§ **DIRECTIONS FOR THIS TASK**: For this exercise, repeat each entry exactly as written.
════════════════
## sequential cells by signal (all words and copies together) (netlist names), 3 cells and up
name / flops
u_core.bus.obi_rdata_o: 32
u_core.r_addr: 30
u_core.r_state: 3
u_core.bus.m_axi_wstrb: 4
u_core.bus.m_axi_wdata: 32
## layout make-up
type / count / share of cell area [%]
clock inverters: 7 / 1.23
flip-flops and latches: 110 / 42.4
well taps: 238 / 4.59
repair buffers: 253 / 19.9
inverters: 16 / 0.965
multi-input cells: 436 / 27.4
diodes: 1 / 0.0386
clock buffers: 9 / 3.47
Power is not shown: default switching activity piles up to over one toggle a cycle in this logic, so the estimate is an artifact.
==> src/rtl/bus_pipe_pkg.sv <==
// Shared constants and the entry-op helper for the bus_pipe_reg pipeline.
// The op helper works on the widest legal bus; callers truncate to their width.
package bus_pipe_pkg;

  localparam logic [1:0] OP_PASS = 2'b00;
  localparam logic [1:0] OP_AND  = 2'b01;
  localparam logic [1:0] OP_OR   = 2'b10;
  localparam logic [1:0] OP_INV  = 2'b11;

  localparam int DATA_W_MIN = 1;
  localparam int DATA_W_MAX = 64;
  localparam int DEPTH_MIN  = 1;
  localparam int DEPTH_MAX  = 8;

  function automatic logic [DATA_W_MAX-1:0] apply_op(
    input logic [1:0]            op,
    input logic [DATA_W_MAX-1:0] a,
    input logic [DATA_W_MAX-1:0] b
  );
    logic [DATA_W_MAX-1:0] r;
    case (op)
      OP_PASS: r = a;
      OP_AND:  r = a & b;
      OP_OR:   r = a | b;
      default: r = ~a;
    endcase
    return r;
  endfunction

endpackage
════════════════
§ **REPLY TO THE TASK**:
## sequential cells by signal (all words and copies together) (netlist names), 3 cells and up
name / flops
u_core.bus.obi_rdata_o: 32
u_core.r_addr: 30
u_core.r_state: 3
u_core.bus.m_axi_wstrb: 4
u_core.bus.m_axi_wdata: 32
## layout make-up
type / count / share of cell area [%]
clock inverters: 7 / 1.23
flip-flops and latches: 110 / 42.4
well taps: 238 / 4.59
repair buffers: 253 / 19.9
inverters: 16 / 0.965
multi-input cells: 436 / 27.4
diodes: 1 / 0.0386
clock buffers: 9 / 3.47
Power is not shown: default switching activity piles up to over one toggle a cycle in this logic, so the estimate is an artifact.
==> src/rtl/bus_pipe_pkg.sv <==
// Shared constants and the entry-op helper for the bus_pipe_reg pipeline.
// The op helper works on the widest legal bus; callers truncate to their width.
package bus_pipe_pkg;

  localparam logic [1:0] OP_PASS = 2'b00;
  localparam logic [1:0] OP_AND  = 2'b01;
  localparam logic [1:0] OP_OR   = 2'b10;
  localparam logic [1:0] OP_INV  = 2'b11;

  localparam int DATA_W_MIN = 1;
  localparam int DATA_W_MAX = 64;
  localparam int DEPTH_MIN  = 1;
  localparam int DEPTH_MAX  = 8;

  function automatic logic [DATA_W_MAX-1:0] apply_op(
    input logic [1:0]            op,
    input logic [DATA_W_MAX-1:0] a,
    input logic [DATA_W_MAX-1:0] b
  );
    logic [DATA_W_MAX-1:0] r;
    case (op)
      OP_PASS: r = a;
      OP_AND:  r = a & b;
      OP_OR:   r = a | b;
      default: r = ~a;
    endcase
    return r;
  endfunction

endpackage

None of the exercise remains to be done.